Listed records below:

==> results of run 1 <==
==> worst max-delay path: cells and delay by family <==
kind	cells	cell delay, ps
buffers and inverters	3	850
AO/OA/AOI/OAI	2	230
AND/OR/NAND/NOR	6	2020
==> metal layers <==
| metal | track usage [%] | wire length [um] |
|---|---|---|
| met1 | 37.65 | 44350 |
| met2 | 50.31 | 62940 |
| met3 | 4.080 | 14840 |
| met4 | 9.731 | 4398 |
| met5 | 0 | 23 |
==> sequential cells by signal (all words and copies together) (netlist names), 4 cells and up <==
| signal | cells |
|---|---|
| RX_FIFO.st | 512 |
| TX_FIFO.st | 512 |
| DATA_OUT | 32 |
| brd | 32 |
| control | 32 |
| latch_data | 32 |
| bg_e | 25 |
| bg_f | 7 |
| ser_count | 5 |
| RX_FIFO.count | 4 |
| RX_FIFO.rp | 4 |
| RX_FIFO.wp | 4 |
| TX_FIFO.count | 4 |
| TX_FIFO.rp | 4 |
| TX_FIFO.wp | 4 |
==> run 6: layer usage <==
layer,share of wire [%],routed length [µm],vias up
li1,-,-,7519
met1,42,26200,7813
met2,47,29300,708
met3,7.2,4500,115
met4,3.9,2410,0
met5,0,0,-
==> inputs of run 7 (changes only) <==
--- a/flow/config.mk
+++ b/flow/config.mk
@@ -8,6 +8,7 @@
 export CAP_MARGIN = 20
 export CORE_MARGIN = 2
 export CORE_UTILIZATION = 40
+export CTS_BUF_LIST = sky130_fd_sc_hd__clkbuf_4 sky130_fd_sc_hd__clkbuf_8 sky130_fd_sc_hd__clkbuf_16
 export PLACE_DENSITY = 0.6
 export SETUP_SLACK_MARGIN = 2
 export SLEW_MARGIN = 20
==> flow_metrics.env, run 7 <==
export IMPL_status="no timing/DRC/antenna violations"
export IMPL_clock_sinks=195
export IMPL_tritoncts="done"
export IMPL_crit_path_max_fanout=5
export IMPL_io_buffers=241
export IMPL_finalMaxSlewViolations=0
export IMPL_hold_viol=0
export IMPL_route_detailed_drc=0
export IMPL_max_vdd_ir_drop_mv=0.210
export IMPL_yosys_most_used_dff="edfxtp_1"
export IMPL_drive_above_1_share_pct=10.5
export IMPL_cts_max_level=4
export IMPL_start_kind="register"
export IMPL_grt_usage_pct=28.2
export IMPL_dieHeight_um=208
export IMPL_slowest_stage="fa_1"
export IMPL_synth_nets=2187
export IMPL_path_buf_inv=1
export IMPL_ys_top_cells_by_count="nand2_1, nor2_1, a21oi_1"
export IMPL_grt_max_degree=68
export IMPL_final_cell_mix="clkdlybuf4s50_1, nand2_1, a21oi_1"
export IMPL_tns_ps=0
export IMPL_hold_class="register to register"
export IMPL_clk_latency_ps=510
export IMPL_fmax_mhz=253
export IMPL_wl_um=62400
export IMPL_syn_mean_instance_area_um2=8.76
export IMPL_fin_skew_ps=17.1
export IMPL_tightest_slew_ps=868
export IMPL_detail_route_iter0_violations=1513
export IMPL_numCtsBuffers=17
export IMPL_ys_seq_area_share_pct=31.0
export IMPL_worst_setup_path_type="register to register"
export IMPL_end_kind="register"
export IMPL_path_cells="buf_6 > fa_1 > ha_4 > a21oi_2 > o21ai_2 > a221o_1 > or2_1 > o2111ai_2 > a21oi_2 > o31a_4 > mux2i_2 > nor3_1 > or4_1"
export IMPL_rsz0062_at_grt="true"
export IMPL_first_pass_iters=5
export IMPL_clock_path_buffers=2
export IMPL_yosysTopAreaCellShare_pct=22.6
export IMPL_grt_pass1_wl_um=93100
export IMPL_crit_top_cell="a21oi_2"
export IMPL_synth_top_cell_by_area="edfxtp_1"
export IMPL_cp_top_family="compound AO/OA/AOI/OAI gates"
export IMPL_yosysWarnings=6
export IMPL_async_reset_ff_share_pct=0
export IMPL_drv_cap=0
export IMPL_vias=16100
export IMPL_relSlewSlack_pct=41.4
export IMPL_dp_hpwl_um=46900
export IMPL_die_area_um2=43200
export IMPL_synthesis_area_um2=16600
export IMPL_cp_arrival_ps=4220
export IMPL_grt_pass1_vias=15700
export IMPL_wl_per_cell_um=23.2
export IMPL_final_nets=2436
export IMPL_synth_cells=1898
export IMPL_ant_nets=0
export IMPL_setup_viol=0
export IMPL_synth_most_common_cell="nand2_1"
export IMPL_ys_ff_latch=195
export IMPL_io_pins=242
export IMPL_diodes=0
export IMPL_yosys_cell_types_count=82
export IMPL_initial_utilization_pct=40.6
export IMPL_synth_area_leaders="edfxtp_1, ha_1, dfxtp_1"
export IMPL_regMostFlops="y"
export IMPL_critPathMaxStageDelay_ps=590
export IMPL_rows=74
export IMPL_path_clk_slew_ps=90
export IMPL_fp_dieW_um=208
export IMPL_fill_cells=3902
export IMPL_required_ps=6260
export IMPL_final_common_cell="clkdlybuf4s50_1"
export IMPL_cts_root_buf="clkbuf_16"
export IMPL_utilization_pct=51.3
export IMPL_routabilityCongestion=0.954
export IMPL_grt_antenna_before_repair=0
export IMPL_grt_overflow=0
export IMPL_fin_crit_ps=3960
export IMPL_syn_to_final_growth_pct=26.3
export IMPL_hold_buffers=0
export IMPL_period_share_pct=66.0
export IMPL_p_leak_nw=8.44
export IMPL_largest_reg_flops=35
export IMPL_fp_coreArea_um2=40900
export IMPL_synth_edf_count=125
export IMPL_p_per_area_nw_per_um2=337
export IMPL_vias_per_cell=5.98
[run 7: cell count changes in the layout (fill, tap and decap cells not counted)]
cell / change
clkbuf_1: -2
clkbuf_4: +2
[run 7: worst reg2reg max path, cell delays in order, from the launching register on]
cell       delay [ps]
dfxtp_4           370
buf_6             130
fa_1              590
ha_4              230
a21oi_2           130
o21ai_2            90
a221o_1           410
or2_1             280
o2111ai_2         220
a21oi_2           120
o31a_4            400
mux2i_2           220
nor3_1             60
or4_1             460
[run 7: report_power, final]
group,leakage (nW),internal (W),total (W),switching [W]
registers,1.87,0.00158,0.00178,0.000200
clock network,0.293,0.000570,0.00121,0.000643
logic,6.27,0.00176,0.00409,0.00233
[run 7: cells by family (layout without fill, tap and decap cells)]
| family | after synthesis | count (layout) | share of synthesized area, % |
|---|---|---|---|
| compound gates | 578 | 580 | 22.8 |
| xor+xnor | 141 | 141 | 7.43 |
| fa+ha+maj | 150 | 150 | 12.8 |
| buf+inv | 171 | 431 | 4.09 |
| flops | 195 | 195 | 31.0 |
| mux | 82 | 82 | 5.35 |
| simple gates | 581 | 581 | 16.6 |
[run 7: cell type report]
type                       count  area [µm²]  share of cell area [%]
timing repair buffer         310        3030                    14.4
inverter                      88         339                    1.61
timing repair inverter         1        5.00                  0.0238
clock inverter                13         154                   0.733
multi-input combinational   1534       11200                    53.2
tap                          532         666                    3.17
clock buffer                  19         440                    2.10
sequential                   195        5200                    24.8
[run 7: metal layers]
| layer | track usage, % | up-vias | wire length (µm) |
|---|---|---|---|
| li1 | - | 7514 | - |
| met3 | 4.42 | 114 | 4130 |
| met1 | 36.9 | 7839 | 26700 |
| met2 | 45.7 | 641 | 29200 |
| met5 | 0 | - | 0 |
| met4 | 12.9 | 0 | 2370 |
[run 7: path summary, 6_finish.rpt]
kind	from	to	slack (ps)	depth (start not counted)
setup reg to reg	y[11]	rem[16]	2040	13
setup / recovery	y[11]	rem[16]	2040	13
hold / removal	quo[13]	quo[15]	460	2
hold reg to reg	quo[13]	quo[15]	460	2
Source: an optimization exercise on an open RTL-to-GDS flow (aim: small area and a short achievable clock period). Production flows keep margins and buffers that such runs may drop.
No run shown here included a check of the RTL's function; only the layout flow was run.

==> flow/design.v (outline; a module is shown in full before it is edited, if it fits) <==
// module Subtractor: 787 lines
module Subtractor(
    input clk,
    input rst,               
    input in_valid,
    input [1:0] sel,         
    input [15:0] a,
    input [15:0] b,
    output out_valid,
    output [3:0] LED,
    output [26:0] binary_out,
    output [55:0] seg
);
  // ...
==> flow/flow/run.sh <==
#!/bin/bash
# Layout flow: the standard ORFS flow (standard.sh) with three changes:
#  - synthesis skips the generic ABC pass inside Yosys's synth (SYNTH_ARGS=-noabc), so
#    extract_fa sees the adder cells' XOR/majority logic as written;
#  - the technology-mapping ABC script (flow/abc_area.script) maps for a delay target
#    and then sizes cells for it, instead of sizing every path for minimum delay;
#  - port buffers use the small buffer given in flow/port_buffer.txt.
set -euo pipefail
W=$(pwd)
mkdir -p "$W/scripts_x"
for f in "$FLOW_HOME"/scripts/*; do ln -sfn "$f" "$W/scripts_x/"; done
rm -f "$W/scripts_x/abc_area.script"
cp "$W/flow/abc_area.script" "$W/scripts_x/abc_area.script"
PB=$(cat "$W/flow/port_buffer.txt")
bash standard.sh SCRIPTS_DIR="$W/scripts_x" SYNTH_ARGS=-noabc "BUFFER_PORTS_ARGS=-buffer_cell $PB" finish > "$W/make_finish.log" 2>&1
==> flow/flow/abc_area.script <==
strash
dch -f
map -D 5000
topo
stime -c
buffer -c
upsize -c -D 5000
dnsize -c -D 5000
==> flow/flow/port_buffer.txt <==
sky130_fd_sc_hd__buf_2
==> flow/standard.sh <==
#!/bin/bash
# synth_recipe.tcl (not shown) runs the flow's synth.tcl, then flattens the netlist and writes it again
# the make line also repeats each setting of config.mk as NAME=value (left out here)
make -C /OpenROAD-flow-scripts/flow DESIGN_CONFIG=/design/flow/config.mk WORK_HOME=/design/flow/orfs CLKGATE_MAP_FILE= SYNTH_SCRIPT=/design/flow/synth_recipe.tcl "${@:-finish}"
==> flow/config.mk <==
export PLATFORM = sky130hd
export DESIGN_NAME = Subtractor
export DESIGN_NICKNAME = Subtractor
export VERILOG_FILES = /design/flow/design.v
export SDC_FILE = /design/flow/constraint.sdc
export NUM_CORES = 4
export LEC_CHECK = 0
export ABC_AREA = 1
export CAP_MARGIN = 20
export CORE_MARGIN = 2
export CORE_UTILIZATION = 60
export CTS_CLUSTER_DIAMETER = 100
export CTS_CLUSTER_SIZE = 30
export SLEW_MARGIN = 20
==> flow/constraint.sdc <==
create_clock -name core_clock -period 33.0 [get_ports {clk}]
set_input_delay 6.6000 -clock core_clock [delete_from_list [all_inputs] [get_ports {clk}]]
set_output_delay 6.6000 -clock core_clock [all_outputs]
set_load 0.01 [all_outputs]
==> impl_metrics.ini, run 1 <==
[outcome]
status = no timing/DRC/antenna violations

[synth]
synth_area_mm2 = 0.0171
synthXorXnorAreaFrac_pct = 11.8
ys_ff_latch = 201
synth.distinct_cells = 66
synth_commonest_cells = nand2_1, inv_1, dfxtp_1, o22ai_1, nor2_1

[timing]
fin_ws_ns = 25.45
tightest_slew_ns = 1.10
clock.fmax_mhz = 132
slew-limit-headroom_pct = 26.3

[floorplan]
chipHeight_um = 173
die_x_um = 173

[clocking]
clock_latency_ns = 0.49
path_clk_slew_ns = 0.11
cts_buffers = 11

[layout]
clockNetworkAreaShare_pct = 1.89
largest_class = multi-input gates
final_core_util_pct = 66.1
comb.multi_input.count = 1639

[critical_path]
crit_path_top_delay_cell = dfxtp_1
cp_slowest_stage_delay_ns = 0.34
crit_path_end = binary_out[14]
worst_ep_arrival_time_ns = 0.95
critPathBufInv = 1
crit_start = bin_r[14]

[drt]
wl_met1_mm = 16.0
drt_iter0_drc = 858
wl_mm = 39.5

[grt]
grt_first_pass_wirelength_mm = 65.9
top_usage_layer = met2
grt_usage_pct = 26.0

[place]
placedCellCount = 2688

[min_path]
min_from = R1[9]
This design comes from an exercise in tuning for small area on the open sky130 flow, not from production work. In this exercise RTL edits were held to simulation tests only and were not proved equivalent to the original. Power is estimated from default activity; no workload was simulated.

==> flow/config.mk <==
export PLATFORM = sky130hd
export DESIGN_NAME = vending_machine
export DESIGN_NICKNAME = vending_machine
export VERILOG_FILES = /design/flow/design.v
export SDC_FILE = /design/flow/constraint.sdc
export NUM_CORES = 4
export LEC_CHECK = 0
export CAP_MARGIN = 20
export CORE_MARGIN = 2
export CORE_UTILIZATION = 40
export SLEW_MARGIN = 20
==> flow/run.sh <==
#!/bin/bash
# synth_recipe.tcl (not shown) runs the flow's synth.tcl, then flattens the netlist and writes it again
# the make line also repeats each setting of config.mk as NAME=value (left out here)
make -C /OpenROAD-flow-scripts/flow DESIGN_CONFIG=/design/flow/config.mk WORK_HOME=/design/flow/orfs CLKGATE_MAP_FILE= SYNTH_SCRIPT=/design/flow/synth_recipe.tcl finish
==> flow/design.v <==
`timescale 1ns / 1ps
module gen_clk_100hz(
    input clk, rst,
    output reg clk_100hz,
    output tick_100hz
    );
    parameter clk_1khz_limit = 9;
    integer cnt_1khz;
    parameter clk_100hz_limit = 2;
    integer cnt_100hz;
    reg clk_1khz;
    wire tick_1khz = !(cnt_1khz < clk_1khz_limit) && !clk_1khz;
    assign tick_100hz = tick_1khz && !(cnt_100hz < clk_100hz_limit) && !clk_100hz;
    always @(negedge rst, posedge clk) begin
        if (!rst) begin
            cnt_1khz <= 0;
            clk_1khz <= 0;
        end 
        else if (cnt_1khz < clk_1khz_limit) begin
            cnt_1khz <= cnt_1khz + 1;
        end 
        else begin
            cnt_1khz <= 0;
            clk_1khz <= ~clk_1khz;
        end
    end
    always @(negedge rst, posedge clk) begin
        if (!rst) begin
            cnt_100hz <= 0;
            clk_100hz <= 0;
        end 
        else if (tick_1khz) begin
            if (cnt_100hz < clk_100hz_limit) begin
                cnt_100hz <= cnt_100hz + 1;
            end 
            else begin
                cnt_100hz <= 0;
                clk_100hz <= ~clk_100hz;
            end
        end
    end
endmodule
`timescale 1ns / 1ps
module one_shot_en_sw(
    input clk, enable,
    output reg eout
    );
    reg enable_prev;
    always @(posedge clk) begin
        if (enable && !enable_prev) eout <= 1;
        else eout <= 0;
        enable_prev <= enable;
    end
endmodule
module one_shot_en_sw_ce(
    input clk, ce, enable,
    output reg eout
    );
    reg enable_prev;
    always @(posedge clk) begin
        if (ce) begin
            if (enable && !enable_prev) eout <= 1;
            else eout <= 0;
            enable_prev <= enable;
        end
    end
endmodule
This is an optimization exercise on Yosys and OpenROAD, whose aim is small area, not a production implementation.
Function was checked by simulation only, so behaviour that the tests miss may differ from the original.
Power figures rest on the tool's default switching activity, not on a simulated workload. The clock port is modelled as an ideal driver; clocking choices that lean on that would not hold on a real chip.

Setup of try-xenon:
## ECC_array
module ECC_array(
input clk,
input rst_n,
input [127:0] axis_ins_tdata,
input axis_ins_tvalid,
output axis_ins_tready,
output [127:0] axis_ous_tdata,
output axis_ous_valid,
input axis_ous_ready 
    );
assign axis_ins_tready = 1'b1;
reg v, t1, t2, t3, sa, sx, rs, sd, vo;
wire last = v & ~axis_ins_tvalid;
always @(posedge clk or negedge rst_n) begin
    if (!rst_n) begin
        v  <= 1'b0;
        t1 <= 1'b0;
        t2 <= 1'b0;
        t3 <= 1'b0;
        sa <= 1'b0;
        sd <= 1'b0;
        vo <= 1'b0;
    end else begin
        v  <= axis_ins_tvalid;
        t1 <= last;
        t2 <= t1;
        t3 <= t2;
        sa <= last | t1 | t2;
        sd <= ~(last | t1 | t2 | t3 | rs);
        vo <= axis_ins_tvalid | v | t1 | t2 | t3;
    end
end
always @(posedge clk or negedge rst_n) begin
    if (!rst_n) begin
        sx <= 1'b1;
        rs <= 1'b1;
    end else begin
        sx <= t3;
        rs <= 1'b0;
    end
end
wire acc = (v & axis_ins_tvalid) | sa | sx;
assign axis_ous_valid = vo;
genvar l;
generate
for (l = 0; l < 16; l = l + 1) begin : lane
    ECC_MODULE u (
        .clk(clk),
        .din(axis_ins_tdata[8*l+7:8*l]),
        .en(v),
        .sel_d(sd),
        .sel_a(sa),
        .sel_x(sx),
        .acc(acc),
        .dout(axis_ous_tdata[127-8*l:120-8*l])
    );
end
endgenerate
endmodule
Size in the first run: ~2200 cells after synthesis, ~780 flip-flops, ~260 I/O pins, roughly 26000 µm² of cells after synthesis.
==> flow/config.mk <==
export PLATFORM = sky130hd
export DESIGN_NAME = ECC_array
export DESIGN_NICKNAME = ECC_array
export VERILOG_FILES = /design/flow/design.v
export SDC_FILE = /design/flow/constraint.sdc
export NUM_CORES = 4
export LEC_CHECK = 0
export CAP_MARGIN = 20
export CORE_MARGIN = 2
export CORE_UTILIZATION = 60
export GPL_TIMING_DRIVEN = 0
export SLEW_MARGIN = 20
==> flow/constraint.sdc <==
create_clock -name core_clock -period 3.2 [get_ports {clk}]
set_input_delay 0.6400 -clock core_clock [delete_from_list [all_inputs] [get_ports {clk}]]
set_output_delay 0.6400 -clock core_clock [all_outputs]
set_load 0.01 [all_outputs]
standard.sh (not shown) runs the stock make flow with config.mk's settings and CLKGATE_MAP_FILE= SYNTH_SCRIPT=/design/flow/synth_recipe.tcl, a recipe that flattens the netlist after the stock synthesis.
==> flow/flow/run.sh <==
#!/bin/bash
# Standard ORFS layout (standard.sh) with these changes:
#  - synthesis maps the logic with an area-oriented ABC script (flow/synth.tcl)
#  - ports are buffered with the smallest buffer, sky130_fd_sc_hd__buf_1
#  - CTS uses clkbuf_16 buffers, larger sink clusters and no dummy loads
#  - the floorplan step does not resize gates for timing before placement
#    (REMOVE_ABC_BUFFERS=1; the ABC script above inserts no buffers)
# Each tool's output goes to a log file in the work folder.
set -euo pipefail
W=$(pwd)
export OWN_ABC_SCRIPT=$W/flow/abc_area.script
export REMOVE_ABC_BUFFERS=1
export BUFFER_PORTS_ARGS="-buffer_cell sky130_fd_sc_hd__buf_1"
export CTS_ARGS="-sink_clustering_enable -repair_clock_nets -buf_list sky130_fd_sc_hd__clkbuf_16 -sink_clustering_size 34 -sink_clustering_max_diameter 120 -dont_use_dummy_load"
bash standard.sh SYNTH_SCRIPT=$W/flow/synth.tcl finish > $W/standard_make.log 2>&1
==> flow/flow/abc_area.script <==
strash
&get -n
&st
&dch
&nf -R 1000
&put
topo
==> flow/flow/synth.tcl <==
# The standard synthesis (synth_recipe.tcl), with an area-oriented ABC
# mapping script in place of ORFS's: only the combinational mapping changes.
proc synth {args} { yosys synth -nofsm -noshare {*}$args }
proc abc {args} {
  set i [lsearch -exact $args -script]
  if { $i >= 0 } {
    set args [lreplace $args [expr {$i + 1}] [expr {$i + 1}] $::env(OWN_ABC_SCRIPT)]
  }
  yosys abc {*}$args
}
source $::env(SCRIPTS_DIR)/synth.tcl
# left out here: clear keep_hierarchy, flatten, clean up, hide names made inside functions, write 1_2_yosys.v
In summary, try-xenon completed successfully, with a layout that passed the timing, DRC and antenna checks.
Relative to try-xenon, the following input files were edited for try-juniper:
- PLACE_DENSITY: unset -> 0.85
- CORE_UTILIZATION: 60 -> 70
Diff try-xenon -> try-juniper | minimum setup slack in the final design | increase of 0.057 ns. try-juniper went all the way through synthesis, placement and routing and the layout is clean on timing, DRC and antenna. Total via count after detailed routing deteriorates in try-juniper relative to try-xenon. Looking at total global routing track utilization, try-juniper sits above try-xenon. try-xenon -> try-juniper: number of port buffers delta 0, exact match.
### try-juniper -> try-quartz
- putting CTS_BUF_LIST at sky130_fd_sc_hd__clkbuf_16 where nothing was set
- putting CTS_CLUSTER_DIAMETER at 100 where nothing was set
- putting CTS_CLUSTER_SIZE at 30 where nothing was set
==> flow/run.sh (new file) <==
#!/bin/bash
# synth_recipe.tcl (not shown) runs the flow's synth.tcl, then flattens the netlist and writes it again
# the make line also repeats each setting of config.mk as NAME=value (left out here)
make -C /OpenROAD-flow-scripts/flow DESIGN_CONFIG=/design/flow/config.mk WORK_HOME=/design/flow/orfs CLKGATE_MAP_FILE= SYNTH_SCRIPT=/design/flow/synth_recipe.tcl finish
removed: flow/flow/run.sh
removed: flow/flow/abc_area.script
removed: flow/flow/synth.tcl
removed: flow/standard.sh
--- outcome ---
- Per the comparison of try-quartz with try-juniper, post-layout instance count excluding filler cells moved up, mux contribution to synthesized area rose 1.1 points, part of the power in registers -6.4 points.
- try-juniper vs try-quartz, endpoint of the worst setup timing path: axis_ous_tdata[69] vs axis_ous_tdata[122]
- try-juniper → try-quartz: final estimated routing congestion in global placement increased 0.059; remaining max-slew budget at the tightest pin decreased 23 points; total chip power increased 6.5 mW.
- try-quartz reports a higher clock power than try-juniper does.
- From try-juniper to try-quartz the numbers moved as follows: cell area after placement +about 15%, post-layout minimum cycle time +0.12 ns.
- The run with more routed wire is try-quartz, not try-juniper.
- When the final numbers for try-juniper and try-quartz were put side by side, the count of clock-buffer cells in the layout turned out to be smaller in try-juniper.
#### Input delta (try-delta over try-quartz)
- PLACE_DENSITY: 0.85 -> unset
- CTS_CLUSTER_SIZE: 30 -> unset
- CTS_CLUSTER_DIAMETER: 100 -> unset
- CTS_BUF_LIST: sky130_fd_sc_hd__clkbuf_16 -> unset
==> flow/flow/run.sh (new file) <==
#!/bin/bash
# Standard ORFS layout (standard.sh) with these changes:
#  - synthesis maps the logic with an area-oriented ABC script (flow/synth.tcl)
#  - ports are buffered with the smallest buffer, sky130_fd_sc_hd__buf_1
#  - CTS uses clkbuf_16 buffers, larger sink clusters and no dummy loads
#  - the floorplan step does not resize gates for timing before placement
#    (REMOVE_ABC_BUFFERS=1; the ABC script above inserts no buffers)
# Each tool's output goes to a log file in the work folder.
set -euo pipefail
W=$(pwd)
export OWN_ABC_SCRIPT=$W/flow/abc_area.script
export REMOVE_ABC_BUFFERS=1
export BUFFER_PORTS_ARGS="-buffer_cell sky130_fd_sc_hd__buf_1"
export CTS_ARGS="-sink_clustering_enable -repair_clock_nets -buf_list sky130_fd_sc_hd__clkbuf_16 -sink_clustering_size 34 -sink_clustering_max_diameter 120 -dont_use_dummy_load"
bash standard.sh SYNTH_SCRIPT=$W/flow/synth.tcl finish > $W/standard_make.log 2>&1
==> flow/flow/abc_area.script (new file) <==
strash
&get -n
&st
&dch
&nf -R 1000
&put
topo
==> flow/flow/synth.tcl (new file) <==
# The standard synthesis (synth_recipe.tcl), with an area-oriented ABC
# mapping script in place of ORFS's: only the combinational mapping changes.
proc synth {args} { yosys synth -nofsm -noshare {*}$args }
proc abc {args} {
  set i [lsearch -exact $args -script]
  if { $i >= 0 } {
    set args [lreplace $args [expr {$i + 1}] [expr {$i + 1}] $::env(OWN_ABC_SCRIPT)]
  }
  yosys abc {*}$args
}
source $::env(SCRIPTS_DIR)/synth.tcl
# left out here: clear keep_hierarchy, flatten, clean up, hide names made inside functions, write 1_2_yosys.v
==> flow/standard.sh (new file) <==
#!/bin/bash
# synth_recipe.tcl (not shown) runs the flow's synth.tcl, then flattens the netlist and writes it again
# the make line also repeats each setting of config.mk as NAME=value (left out here)
make -C /OpenROAD-flow-scripts/flow DESIGN_CONFIG=/design/flow/config.mk WORK_HOME=/design/flow/orfs CLKGATE_MAP_FILE= SYNTH_SCRIPT=/design/flow/synth_recipe.tcl "${@:-finish}"
removed: flow/run.sh
--- outcome ---
The flow did not stop early for try-delta: all stages ran, and the layout cleared the timing, DRC and antenna checks. try-delta ended up with in2reg as its worst hold path class; try-quartz ended up with in2async. try-delta ends up with a global-route usage that is 6.6 points lower than in try-quartz. Compared to try-quartz, try-delta leaves more free space in the core. Diff try-quartz -> try-delta: cell count along the critical path fell 1; final weighted congestion of routability-driven global placement lost about 9%.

End of Listed records.

→ **What to produce**:
Where the word "sequential" occurs in a line of the records, copy that line.

→ **Result**:
==> sequential cells by signal (all words and copies together) (netlist names), 4 cells and up <==
sequential                   195        5200                    24.8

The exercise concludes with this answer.